Set down exactly the entries below, beginning at their first line and ending at the line with "export DESIGN_NICKNAME = d".

(Collected data)
§

==> src/rtl/dpc_lane_stats.sv <==
// Per-lane saturating error counter and sticky error flag, updated on accepted words.
// Clear and a simultaneous accepted error resolve as clear-then-count.
module dpc_lane_stats #(
  parameter int CNT_W = 16
) (
  input  logic             clk,
  input  logic             rst,
  input  logic             acc,
  input  logic             err,
  input  logic             clr,
  output logic [CNT_W-1:0] cnt,
  output logic             sticky
);

  localparam logic [CNT_W-1:0] CNT_MAX = '1;

  logic [CNT_W-1:0] cnt_base;
  logic             sticky_base;

  always_comb begin
    cnt_base    = clr ? '0   : cnt;
    sticky_base = clr ? 1'b0 : sticky;
  end

  always_ff @(posedge clk) begin
    if (rst) begin
      cnt    <= '0;
      sticky <= 1'b0;
    end else if (acc && err) begin
      cnt    <= (cnt_base == CNT_MAX) ? cnt_base : cnt_base + CNT_W'(1);
      sticky <= 1'b1;
    end else begin
      cnt    <= cnt_base;
      sticky <= sticky_base;
    end
  end

endmodule

==> config.mk <==
export PLATFORM = sky130hd
export DESIGN_NAME = dpc_lane_stats
export DESIGN_NICKNAME = d
export VERILOG_FILES = /design/src/rtl/dpc_lane_stats.sv
export SDC_FILE = /design/constraint.sdc
export NUM_CORES = 1
export LEC_CHECK = 0
export ABC_AREA = 1
export ABC_CLOCK_PERIOD_IN_PS = 5500
export CORE_AREA = 2 2 67 69
export DETAILED_ROUTE_END_ITERATION = 6
export DIE_AREA = 0 0 69 71
export DONT_BUFFER_PORTS = 1
export SLEW_MARGIN = 20
export SYNTH_ARGS = -nofsm -noshare
export SYNTH_HDL_FRONTEND = slang
export SYNTH_SLANG_ARGS = --single-unit
==> constraint.sdc <==
create_clock -name clk -period 5.5 [get_ports clk]
set_clock_uncertainty 0.15 [all_clocks]
set_input_delay 0.825 -clock clk [delete_from_list [all_inputs] [get_ports clk]]
set_output_delay 0.825 -clock clk [all_outputs]
set_load 0.01 [all_outputs]
# Word-level counts from Yosys, hierarchy flattened
# Index checks and enable logic that the tools add are counted.
[classes] n_reduce_logical=2 n_addsub=1 muxes=5 eq_ne=1
[ops] op="two-way mux 16 bit" count=3
[ops] op="adder 16 x 1 -> 16 bit (second input constant)" count=1
[ops] op="== test 16 bit (second input constant)" count=1
[ops] op="two-way mux 1 bit" count=2
[ops] op="nonzero test 2 bit" count=1
[ops] op="logical AND 1 bit" count=1
[word_totals] word_cells=11 in_bits=5 ff_bits=17 output_inout_bits=17

# Longest topological paths before layout
# Gate-level depths: netlist (run 1).
[depth] ltp_word=4 depth_mapped=17 mapped_depth_nobuf=15

# Worst setup path after synthesis (run 1)
# Ideal clock, no wire load.
[synth_path] path_type="input-to-reg" startpoint="input port clr" endpoint="register cnt[1]" setup_slack_ns=3.012 arrival_time_ns=2.222 required_time_ns=5.234 setup_ns=0.116 n_path_buf=2 stages=15 path_cell_list="inv_4 -> buf_6 -> buf_6 -> nand2_1 -> inv_1 -> ha_1 -> nand2_1 -> inv_1 -> nand2_1 -> nor2_1 -> nand3_1 -> nor2_1 -> nor2_2 -> o21ai_0 -> nor2_1"
[synth_between] elab_chain_cells=4 word_cells_on_any_way=5 cone_classes="1 x add/sub; 1 x eq/ne; 3 x mux"
[synth_rtl] element="start: declaration" line="10" text="input logic clr,"
[synth_rtl] element="two-way mux 16 bit (*)" line="21" text="cnt_base = clr ? '0 : cnt;"
[synth_rtl] element="adder 16 x 1 -> 16 bit / == test 16 bit (equally long branches)" line="30" text="cnt <= (cnt_base == CNT_MAX) ? cnt_base : cnt_base + CNT_W'(1);"
[synth_rtl] element="two-way mux 16 bit" line="30"
[synth_rtl] element="two-way mux 16 bit (*)" line="29" text="end else if (acc && err) begin"
[synth_rtl] element="end signal: assignment" line="30"
[synth_rtl] element="end signal: assignment" line="33" text="cnt <= cnt_base;"
[synth_rtl] element="end: declaration" line="11" text="output logic [CNT_W-1:0] cnt,"
# Every way passes the cells marked *; elsewhere a longest branch is shown, timed or not.
# A chain may end at the register's enable or synchronous reset.

# Worst setup path after layout (run 1)
# Ends and elaborated chain as after synthesis.

==> results of run 1 <==
## final timing paths
| kind | endpoint | slack, ns | cells past startpoint |
|---|---|---|---|
| setup / recovery | cnt[1]$_SDFF_PP0_ | 3.18 | 13 |
| hold / removal | sticky$_SDFFE_PP0P_ | 0.36 | 2 |
| setup reg to reg | cnt[1]$_SDFF_PP0_ | 3.43 | 12 |
| hold reg to reg | sticky$_SDFFE_PP0P_ | 0.36 | 2 |
## area by class of cell
class / count / share of cell area, %
Clock inverter: 1 / 0.393
Sequential cell: 17 / 26.7
Clock buffer: 3 / 3.24
Multi-Input combinational cell: 142 / 55.5
Inverter: 30 / 9.04
Tap cell: 52 / 5.11
## Yosys cell counts, drive strengths merged
cell type  count
ha             1
buf            3
nand2         50
xor2           4
nor3           2
xnor2          1
clkbuf         2
nor2          32
nand3         28
nand4          4
dfxtp         17
o21ai          8
inv           30
a21oi         12
## sequential cells by signal, indices dropped and copies added (netlist names)
register  flops
sticky        1
cnt          16
## cells by family after synthesis
group                    Yosys count  synth area share (%)
AND/OR/NAND/NOR                  116                  46.0
AO/OA/AOI/OAI                     20                  8.36
XOR/XNOR                           5                  3.66
buffers and inverters             35                  12.5
flip-flops                        17                  28.4
adder cells (fa/ha/maj)            1                  1.04
## metal layers
metal	track usage, %	up-vias	wire, um
met1	16.7	504	1430
met2	20.6	30	1310
li1	-	610	-
met5	0	-	0
met3	3.56	5	196
met4	5.45	0	53
## placed cells by master (no fill, tap or decap), drive strengths merged
cell,n
nand2,50
nor2,32
inv,30
nand3,28
dfxtp,17
a21oi,12
o21ai,8
nand4,4
xor2,4
clkbuf,3
nor3,2
xnor2,1
ha,1
clkinv,1
## power by group through the flow
| stage | Clock (mW) | Combinational, mW | Sequential [mW] |
|---|---|---|---|
| final | 0.0985 | 0.0124 | 0.126 |
| after global routing | 0.108 | 0.0140 | 0.126 |
| after CTS | 0.102 | 0.0123 | 0.126 |
| after detailed placement | 0 | 0.0123 | 0.129 |
| after global placement | 0 | 0.0123 | 0.129 |
| after floorplan | 0 | 0.0123 | 0.128 |
## worst min-delay path, delay by kind of cell, from the launching register on
kind | cells | cell delay, ns
AO/OA/AOI/OAI | 1 | 0.05
AND/OR/NAND/NOR | 1 | 0.07
flip-flops | 1 | 0.35
## stage by stage
stage / utilization (%) / total power [mW] / hold slack (ns) / instances
2_1_floorplan: - / 0.141 / 0.333 / 194
3_3_place_gp: 29.2 / 0.141 / 0.353 / 241
5_1_grt: 30.3 / 0.248 / 0.412 / 245
3_5_place_dp: 29.2 / 0.141 / 0.359 / 241
4_1_cts: 30.3 / 0.240 / 0.372 / 245
6_report: 30.3 / 0.237 / 0.360 / 245
==> reports/qor.yml, run 1 <==
worst_setup_path:
  worstPathMaxFanout: 27
  cp.required_ns: 5.51
  worstPathArrival_ns: 2.33
  setup.worst_path.start: "clr"
  cp_cell_sequence: "inv_4, nand2_1, inv_1, ha_1, nand2_1, inv_1, nand2_1, nor2_1, nand3_1, nor2_1, nor2_2, o21ai_0, nor2_1"
  reg2reg_from: "cnt[1]$_SDFF_PP0_"
  start_kind: "input port"
  crit_slowest_cell: "inv_4"
  max_stage_delay_ns: 0.21
  path_buf_inv: 3
  crit_family: "simple AND/OR/NAND/NOR gates"
  crit_path_end_kind: "flop"
  path_class: "input port to flop"
grt:
  grt_max_degree: 28
  grt_pass1_wl_mm: 5.10
  antenna_found_initial: 0
  overflow: 0
  first_global_vias: 1100
  grt_usage_pct: 13.0
outcome:
  status: "finished clean"
clock_tree:
  ctsHtreeMaxLevel: 1
  clock-sinks: 17
  post_cts_buffers: 0
  clock_latency_ns: 0.26
  numCtsBuffers: 3
  cts.root.buffer_cell: "clkbuf_8"
  post_cts_resized: 0
  clock_path_buffers: 2
  cts_hold_buf: 0
  cts_tree: "yes"
  path_clk_slew_ns: 0.07
yosys:
  synth_cells: 194
  yosys_warnings: 0
  netlist_area_um2: 1200
  ys_ff_latch: 17
  synthTopCellsByArea: "dfxtp_1, nand2_1, nand3_1"
  ys_types: 24
  synth_top_area_share_pct: 28.4
  syn_nets: 200
  post_synth.cell_area_avg_um2: 6.17
  yosysTopAreaCell: "dfxtp_1"
  seq_area_frac_synth_pct: 28.4
sta:
  max_freq_mhz: 431
  final.min_clock_period_ns: 2.32
  worst_pin_slew_ns: 0.552
  rsz0062_at_grt: "no"
  maxSlewViolCount: 0
  slew_headroom_pct: 63.1
  fin_crit_sh_pct: 42.2
  hold_viol_final: 0
  setup_viol: 0
  setup_tns_ns: 0
  worst_slack_ns: 3.18
power_and_ir_drop:
  clockPowerShare_pct: 41.6
  p_leak_nw: 0.540
  power_frac_seq_pct: 53.1
  switching_share_pct: 25.2
  p_switching_mw: 0.0596
  ir_drop_mv: 0.0708
  comb_power_share_pct: 5.3
  internal_power_mw: 0.177
  power.density_nw_per_um2: 186
cells_and_area:
  diodes: 0
  drive_above_1_share_pct: 12.4
  n_fill_cell: 491
  regArea_um2: 340
  area_growth_pct: 6.37
  final_nets: 200
  multi_input_area_um2: 707
  final_area_um2: 1270
place:
  placed_area_um2: 1230
  gp_congestion: 0.829
  hpwl_mm: 2.26
  io_buffers: 0
  pre_cts_ws_ns: 2.92
floorplanning:
  initial_core_util_pct: 28.5
  coreArea_um2: 4200
  die_x_um: 69
  die_y_um: 71
  die_area_um2: 4900
  rows: 24
  num_io_pins: 22
worst_hold_path:
  hold_path_class: "flop to flop"
  hold_path_startpoint: "sticky$_SDFFE_PP0P_"
drt:
  vias: 1149
  drt-total-wl_mm: 3.00
  viasPerCell: 4.69
  dr.pass1.iters: 4
  drt_first_iter_violations: 92
  wire_per_inst_um: 12.2
  drc: 0
  postRouteAntennaNets: 0
run:
  drv_cap: 0
(Power assumes the default switching activity.)
==> run 2: changes to the inputs <==
--- a/config.mk
+++ b/config.mk
@@ -6,7 +6,7 @@
 export NUM_CORES = 1
 export LEC_CHECK = 0
 export ABC_AREA = 1
-export ABC_CLOCK_PERIOD_IN_PS = 5500
+export ABC_CLOCK_PERIOD_IN_PS = 1900
 export CORE_AREA = 2 2 67 69
 export DETAILED_ROUTE_END_ITERATION = 6
 export DIE_AREA = 0 0 69 71
==> constraint.sdc (replaced) <==
create_clock -name clk -period 1.9 [get_ports clk]
set_clock_uncertainty 0.15 [all_clocks]
set_input_delay 0.285 -clock clk [delete_from_list [all_inputs] [get_ports clk]]
set_output_delay 0.285 -clock clk [all_outputs]
set_load 0.01 [all_outputs]
==> reports/qor.yml, run 2 (same netlist as run 1, synthesis figures left out) <==
grt:
  grt_usage_pct: 13.2
  grt_pass1_wl_mm: 5.33
  grt_max_degree: 14
  first_global_vias: 1148
  antenna_found_initial: 0
  overflow: 0
clock_tree:
  post_cts_buffers: 0
  path_clk_slew_ns: 0.07
  clock_latency_ns: 0.26
  clock-sinks: 17
  cts.root.buffer_cell: "clkbuf_8"
  ctsHtreeMaxLevel: 1
  clock_path_buffers: 2
  cts_tree: "yes"
  numCtsBuffers: 3
drt:
  drt_first_iter_violations: 63
  dr.pass1.iters: 4
  drc: 0
  postRouteAntennaNets: 0
  wire_per_inst_um: 12.0
  drt-total-wl_mm: 3.10
  viasPerCell: 4.70
  vias: 1212
floorplanning:
  num_io_pins: 22
  die_area_um2: 4900
  coreArea_um2: 4200
  die_y_um: 71
  die_x_um: 69
  initial_core_util_pct: 28.5
  rows: 24
worst_setup_path:
  cp.required_ns: 1.90
  reg2reg_from: "cnt[1]$_SDFF_PP0_"
  cp.depth: 12
  start_kind: "flop"
  crit_path_end: "cnt[15]$_SDFF_PP0_"
  setup.worst_path.start: "cnt[1]$_SDFF_PP0_"
  max_stage_delay_ns: 0.33
  crit_top_cell: "nor2_2"
  worstPathMaxFanout: 6
  regToRegSetupSlack_ns: 0.12
  rr_worst_depth: 12
  path_class: "flop to flop"
  path_buf_inv: 2
  crit_path_end_kind: "flop"
  cp_cell_sequence: "inv_1, nor2_4, ha_4, nand2_2, inv_1, nand2_1, nor2_2, nand3_2, nor2_2, nor2_2, a21oi_1, nor2_1"
  crit_slowest_cell: "dfxtp_1"
  worstPathArrival_ns: 1.78
  r2r-end: "cnt[15]$_SDFF_PP0_"
  crit_family: "simple AND/OR/NAND/NOR gates"
sta:
  fin_crit_sh_pct: 93.8
  maxSlewViolCount: 0
  final.min_clock_period_ns: 1.78
  setup_tns_ns: 0
  setup_viol: 0
  max_freq_mhz: 561
  slew_headroom_pct: 71.4
  worst_pin_slew_ns: 0.428
  hold_viol_final: 0
cells_and_area:
  top_register: "cnt"
  post-route-util_pct: 33.6
  diodes: 0
  final_nets: 213
  drive_above_1_share_pct: 21.4
  largest_register_ffs: 16
  top_regs: "cnt x16, sticky x1"
  mostFrequentLayoutCells: "nand2_1, inv_1, nand3_1, nor2_1, dfxtp_1"
  final_common_cell: "nand2_1"
  area_growth_pct: 18.0
worst_hold_path:
  hold_path_class: "input port to flop"
  hold_path_startpoint: "clr"
power_and_ir_drop:
  ir_drop_mv: 0.182
  p_leak_nw: 0.601
  power.density_nw_per_um2: 497
place:
  io_buffers: 0
  gp_congestion: 0.818
  hpwl_mm: 2.42
run:
  drv_cap: 0
outcome:
  status: "finished clean"
==> run 2: how the worst min path moves through the flow <==
stage / to / cells past startpoint / slack [ns]
floorplan: cnt[2]$_SDFF_PP0_ / 3 / 0.32
global placement: cnt[2]$_SDFF_PP0_ / 1 / 0.21
detailed placement: cnt[11]$_SDFF_PP0_ / 1 / 0.21
CTS: cnt[2]$_SDFF_PP0_ / 3 / 0.06
global route: cnt[2]$_SDFF_PP0_ / 3 / 0.08
finish: cnt[2]$_SDFF_PP0_ / 3 / 0.06
==> run 2: timing repair <==
item,4_1_cts,5_1_grt
endpoints found under the hold margin,10,0
hold buffers,1,0
setup endpoints to repair,0,16
gates resized for setup,0,6
==> run 2: worst reg2reg max path: cells and delay by family (launching register included) <==
family | cells | cell delay [ns]
AND/OR/NAND/NOR | 8 | 0.74
flip-flops | 1 | 0.33
AO/OA/AOI/OAI | 1 | 0.16
adder cells (fa/ha/maj) | 1 | 0.15
buffers and inverters | 2 | 0.14
==> run 2: power breakdown <==
| group | internal, mW | switching, mW |
|---|---|---|
| logic | 0.0179 | 0.0374 |
| clock network | 0.149 | 0.135 |
| registers | 0.360 | 0.00256 |
| total | 0.527 | 0.175 |
==> run 2: routing by layer <==
layer	part of all wire, %	wire (um)	up-vias	track usage (%)
met2	49	1530	14	22.0
met4	1.3	40	0	5.01
met1	46	1430	557	17.1
li1	-	-	637	-
met5	0	0	-	0
met3	3.4	105	4	2.14
==> run 2: layout make-up <==
class,count,area (um2)
Fill cell,479,2790
Multi-Input combinational cell,142,742
Sequential cell,17,340
Inverter,30,120
Timing Repair Buffer,13,100
Tap cell,52,65.1
Clock buffer,4,45.0
==> run 2: stage by stage <==
stage | instances | worst slack, ns | power [mW] | instance area, um2 | hold WS [ns]
3_5_place_dp | 253 | 0.0284 | 0.420 | 1340 | 0.209
6_report | 258 | 0.118 | 0.702 | 1410 | 0.0637
2_1_floorplan | 194 | 0.0274 | 0.410 | 1220 | 0.316
5_1_grt | 258 | -0.0173 | 0.734 | 1410 | 0.0815
3_3_place_gp | 253 | 0.0714 | 0.420 | 1340 | 0.206
4_1_cts | 258 | 0.0123 | 0.711 | 1400 | 0.0579
==> run 3: changes to the inputs <==
--- a/config.mk
+++ b/config.mk
@@ -7,10 +7,11 @@
 export LEC_CHECK = 0
 export ABC_AREA = 1
 export ABC_CLOCK_PERIOD_IN_PS = 1900
-export CORE_AREA = 2 2 67 69
+export CORE_AREA = 2 2 50 52
 export DETAILED_ROUTE_END_ITERATION = 6
-export DIE_AREA = 0 0 69 71
+export DIE_AREA = 0 0 52 54
 export DONT_BUFFER_PORTS = 1
+export PLACE_DENSITY = 0.71
 export SLEW_MARGIN = 20
 export SYNTH_ARGS = -nofsm -noshare
 export SYNTH_HDL_FRONTEND = slang
==> reports/qor.yml, run 3 (same netlist as run 1, synthesis figures left out) <==
clock_tree:
  path_clk_slew_ns: 0.11
  clock-sinks: 17
  ctsHtreeMaxLevel: 1
  clock_latency_ns: 0.29
  cts_tree: "yes"
  clock_path_buffers: 2
  numCtsBuffers: 3
  cts.root.buffer_cell: "clkbuf_4"
sta:
  worst_slack_ns: 0.111
  final.min_clock_period_ns: 1.79
  max_freq_mhz: 559
  setup_viol: 0
  hold_viol_final: 0
  setup_tns_ns: 0
  worst_pin_slew_ns: 0.417
  maxSlewViolCount: 0
  fin_crit_sh_pct: 94.2
  slew_headroom_pct: 72.2
floorplanning:
  initial_core_util_pct: 51.6
  die_area_um2: 2810
  die_x_um: 52
  num_io_pins: 22
  rows: 18
  die_y_um: 54
  coreArea_um2: 2320
drt:
  vias: 1264
  wire_per_inst_um: 12.8
  drt-total-wl_mm: 3.05
  drc: 0
  postRouteAntennaNets: 0
  dr.pass1.iters: 4
  drt_first_iter_violations: 32
  viasPerCell: 5.31
grt:
  grt_max_degree: 18
  first_global_vias: 1098
  grt_pass1_wl_mm: 4.84
  overflow: 0
  antenna_found_initial: 0
  grt_usage_pct: 23.1
place:
  pre_cts_ws_ns: 0.0436
  gp_congestion: 0.875
  placed_area_um2: 1320
  hpwl_mm: 2.26
  io_buffers: 0
cells_and_area:
  mostFrequentLayoutCells: "nand2_1, nand3_1, inv_1, nor2_1, dfxtp_1"
  final_common_cell: "nand2_1"
  area_growth_pct: 17.2
  final_nets: 215
  largest_register_ffs: 16
  final_area_um2: 1400
  top_register: "cnt"
  drive_above_1_share_pct: 23.6
  diodes: 0
  top_regs: "cnt x16, sticky x1"
power_and_ir_drop:
  switching_share_pct: 25.8
  p_leak_nw: 0.639
  ir_drop_mv: 0.413
  total_power_mw: 0.618
  p_switching_mw: 0.160
  power_frac_seq_pct: 58.7
  power.density_nw_per_um2: 441
  comb_power_share_pct: 8.8
  internal_power_mw: 0.459
  clockPowerShare_pct: 32.5
worst_setup_path:
  crit_path_end_kind: "flop"
  worstPathArrival_ns: 1.87
  reg2reg_from: "cnt[1]$_SDFF_PP0_"
  path_class: "flop to flop"
  r2r-end: "cnt[3]$_SDFF_PP0_"
  rr_worst_depth: 11
  start_kind: "flop"
  cp.required_ns: 1.98
  regToRegSetupSlack_ns: 0.11
  worstPathMaxFanout: 6
run:
  drv_cap: 0
worst_hold_path:
  hold_end: "cnt[2]$_SDFF_PP0_"
  hold_path_startpoint: "clr"
  hold_path_class: "input port to flop"
  min_delay_path_depth: 3
outcome:
  status: "finished clean"
run 3: through the flow:
stage          hold slack [ns]  util, %  std cells
4_1_cts                 0.0204     58.5        237
2_1_floorplan            0.316        -        194
5_1_grt                 0.0222     60.5        238
6_report                0.0281     60.5        238
3_5_place_dp             0.209     56.9        232
3_3_place_gp             0.207     56.9        232
run 3: layout make-up:
type / count / area [um2]
well taps: 30 / 37.5
clock buffers: 4 / 26.3
multi-input cells: 142 / 762
repair buffers: 15 / 115
flip-flops and latches: 17 / 343
fillers: 225 / 916
inverters: 30 / 120
run 3: repair_timing:
item                                   4_1_cts  5_1_grt
gates resized for setup                      0       12
endpoints found under the hold margin       10        0
buffers inserted                             0        1
hold buffers                                 1        0
setup endpoints to repair                    0       16
run 3: power by group through the flow:
stage | Combinational (mW) | Clock, mW | Sequential (mW)
after floorplan | 0.0388 | 0 | 0.372
after global placement | 0.0459 | 0 | 0.370
after detailed placement | 0.0476 | 0 | 0.370
after CTS | 0.0525 | 0.205 | 0.362
after global routing | 0.0600 | 0.220 | 0.363
final | 0.0546 | 0.201 | 0.363
run 3: worst max-delay path by stage:
stage / from / endpoint / slack (ns)
4_1_cts: cnt[1]$_SDFF_PP0_ / cnt[15]$_SDFF_PP0_ / 0.02
6_report: cnt[1]$_SDFF_PP0_ / cnt[3]$_SDFF_PP0_ / 0.11
5_1_grt: cnt[1]$_SDFF_PP0_ / cnt[3]$_SDFF_PP0_ / -0.005
3_3_place_gp: cnt[1]$_SDFF_PP0_ / cnt[1]$_SDFF_PP0_ / 0.09
2_1_floorplan: clr / cnt[15]$_SDFF_PP0_ / 0.03
3_5_place_dp: cnt[1]$_SDFF_PP0_ / cnt[15]$_SDFF_PP0_ / 0.04
run 3: routing by layer:
layer  global-route usage (%)  up-vias  part of all wire, %
met1                     30.7      585                   46
li1                         -      644                    -
met2                     39.9       31                   48
met3                     3.61        4                  5.6
met4                     4.39        0                 0.62
met5                        0        -                    0
run 3: critical path, cell delays in order, from the launching register on:
cell and delay, ns:
dfxtp_2 0.35, inv_2 0.04, nor2_4 0.12, ha_4 0.16, nand2_4 0.06, nor2_4 0.13, nand2_4 0.07, nor2_4 0.15
inv_2 0.07, nor2_4 0.18, o21ai_2 0.10, a21oi_2 0.15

§

SOLUTION BELOW:
==> src/rtl/dpc_lane_stats.sv <==
// Per-lane saturating error counter and sticky error flag, updated on accepted words.
// Clear and a simultaneous accepted error resolve as clear-then-count.
module dpc_lane_stats #(
  parameter int CNT_W = 16
) (
  input  logic             clk,
  input  logic             rst,
  input  logic             acc,
  input  logic             err,
  input  logic             clr,
  output logic [CNT_W-1:0] cnt,
  output logic             sticky
);

  localparam logic [CNT_W-1:0] CNT_MAX = '1;

  logic [CNT_W-1:0] cnt_base;
  logic             sticky_base;

  always_comb begin
    cnt_base    = clr ? '0   : cnt;
    sticky_base = clr ? 1'b0 : sticky;
  end

  always_ff @(posedge clk) begin
    if (rst) begin
      cnt    <= '0;
      sticky <= 1'b0;
    end else if (acc && err) begin
      cnt    <= (cnt_base == CNT_MAX) ? cnt_base : cnt_base + CNT_W'(1);
      sticky <= 1'b1;
    end else begin
      cnt    <= cnt_base;
      sticky <= sticky_base;
    end
  end

endmodule

==> config.mk <==
export PLATFORM = sky130hd
export DESIGN_NAME = dpc_lane_stats
export DESIGN_NICKNAME = d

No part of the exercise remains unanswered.